The ray was deflected towards the positive in an electric field!
The collected charge was negative!

13. Jean Perrin
Perrin also bounced a beam of these cathode rays off of a pinwheel type device.
The pinwheel spun around!
Conclusion…the cathode rays were NEGATIVELY CHARGED PARTICLES!!!

14. J.J. (Joseph John) Thomson
Conducted a series of hundreds of experiments with cathode ray tubes
He asked: If the gas in the tube is neutral, where are these negative particles coming from?

15. His experiments measured the speed of the cathode rays.
He also tried sending the ray through combinations of electrical and magnetic fields.
He used the speed and the degree of deflection to measure the charge to mass ratio for the cathode ray particles.

16. J.J. Thomson
His experiments suggested that the particles in cathode rays were over 1000 times lighter than the hydrogen atom (Atoms WERE NOT INDIVISIBLE!!!!)
The mass was the same whatever type of atom they came from.
Rays were composed of very light, negatively charged particles which were a universal building block of atoms. He called the particles "corpuscles", but later scientists preferred the name electron.

17. J. J. Thomson
Since the gas was known to be neutral, having no charge, he reasoned that there must be positively charged particles in the atom.
But he could never find them.

18. Thomson’s Plumb Pudding Model
He proposed a model of the atom that is sometimes called the “Plum Pudding” model.
Atoms were made from a positively charged substance with negatively charged electrons scattered about, like raisins in a pudding.

19. Ernest Rutherford
In 1908, performed his famous “Gold Foil Experiment” that had surprising results!
Rutherford’s experiment Involved firing a stream of tiny positively charged particles at a thin sheet of gold foil (2000 atoms thick)

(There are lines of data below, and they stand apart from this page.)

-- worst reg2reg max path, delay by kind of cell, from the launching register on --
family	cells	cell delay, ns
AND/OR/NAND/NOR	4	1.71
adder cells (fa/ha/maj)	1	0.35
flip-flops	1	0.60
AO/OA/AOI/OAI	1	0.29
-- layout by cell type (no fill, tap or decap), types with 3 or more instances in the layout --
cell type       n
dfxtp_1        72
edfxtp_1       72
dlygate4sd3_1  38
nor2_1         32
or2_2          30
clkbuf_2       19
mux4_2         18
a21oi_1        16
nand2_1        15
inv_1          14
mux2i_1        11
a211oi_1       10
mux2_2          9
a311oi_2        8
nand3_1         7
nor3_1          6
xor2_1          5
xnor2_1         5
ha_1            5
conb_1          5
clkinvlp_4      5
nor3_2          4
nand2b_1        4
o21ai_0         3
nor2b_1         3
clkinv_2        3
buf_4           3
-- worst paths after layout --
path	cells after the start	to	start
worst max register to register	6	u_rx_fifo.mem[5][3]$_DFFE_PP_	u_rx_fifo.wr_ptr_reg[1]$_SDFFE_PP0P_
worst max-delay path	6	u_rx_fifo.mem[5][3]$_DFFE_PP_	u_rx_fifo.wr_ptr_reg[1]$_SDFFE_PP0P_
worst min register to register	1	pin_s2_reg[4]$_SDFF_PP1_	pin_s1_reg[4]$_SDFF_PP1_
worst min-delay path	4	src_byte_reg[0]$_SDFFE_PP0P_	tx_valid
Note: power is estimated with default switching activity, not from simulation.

21. Rutherford’s Gold Foil Experiment
Most of the positively charged “bullets” passed right through the gold atoms in the sheet of gold foil without changing course at all.
Some of the positively charged “bullets,” however, did bounce away from the gold sheet as if they had hit something solid. He knew that positive charges repel positive charges.

22. Rutherford’s Conclusion
This could only mean that the gold atoms in the sheet were mostly open space. Atoms were not a pudding filled with a positively charged material.
Rutherford concluded that an atom had a small, dense, positively charged center that repelled his positively charged “bullets.”
He called the center of the atom the “nucleus”
The nucleus is tiny compared to the
atom as a whole.

23. Bohr Model -1913
According to Bohr’s atomic model, electrons move in definite orbits around the nucleus, much like planets circle the sun. These orbits, or energy levels, are located at certain distances from the nucleus.

24. The Wave Model
Today’s atomic model is based on the principles of wave mechanics.
According to the theory of wave mechanics, electrons do not move about an atom in a definite path, like the planets around the sun.

25. The Wave Model
In fact, it is impossible to determine the exact location of an electron. The probable location of an electron is based on how much energy the electron has.
According to the modern atomic model, at atom has a small positively charged nucleus surrounded by a large region in which there are enough electrons to make an atom neutral.

26. Murray Gell-Mann Won the Nobel Prize for Physics in 1969.
Formulated the a new model of elementary particles.
Had entered Yale University at age 15!
Appreciated for his wide range of interests and sense of humor.

27. Gell-Mann
As new sub-atomic particles were discovered, there was lots of confusion on how to organize and explain them.
Gell-Mann proposed the “strangeness number” and brought in Buddhist philosophy in describing the “eightfold way” to sort them into eight “families”.
There are particles still SMALLER than protons and neutrons – Three “quarks” make up each proton and neutron.

28. Gell-Mann He proposed that there are six “flavors” of quarks:Up
Down
Strange
Charm
Bottom
Top
Three quarks make up each proton and neutron!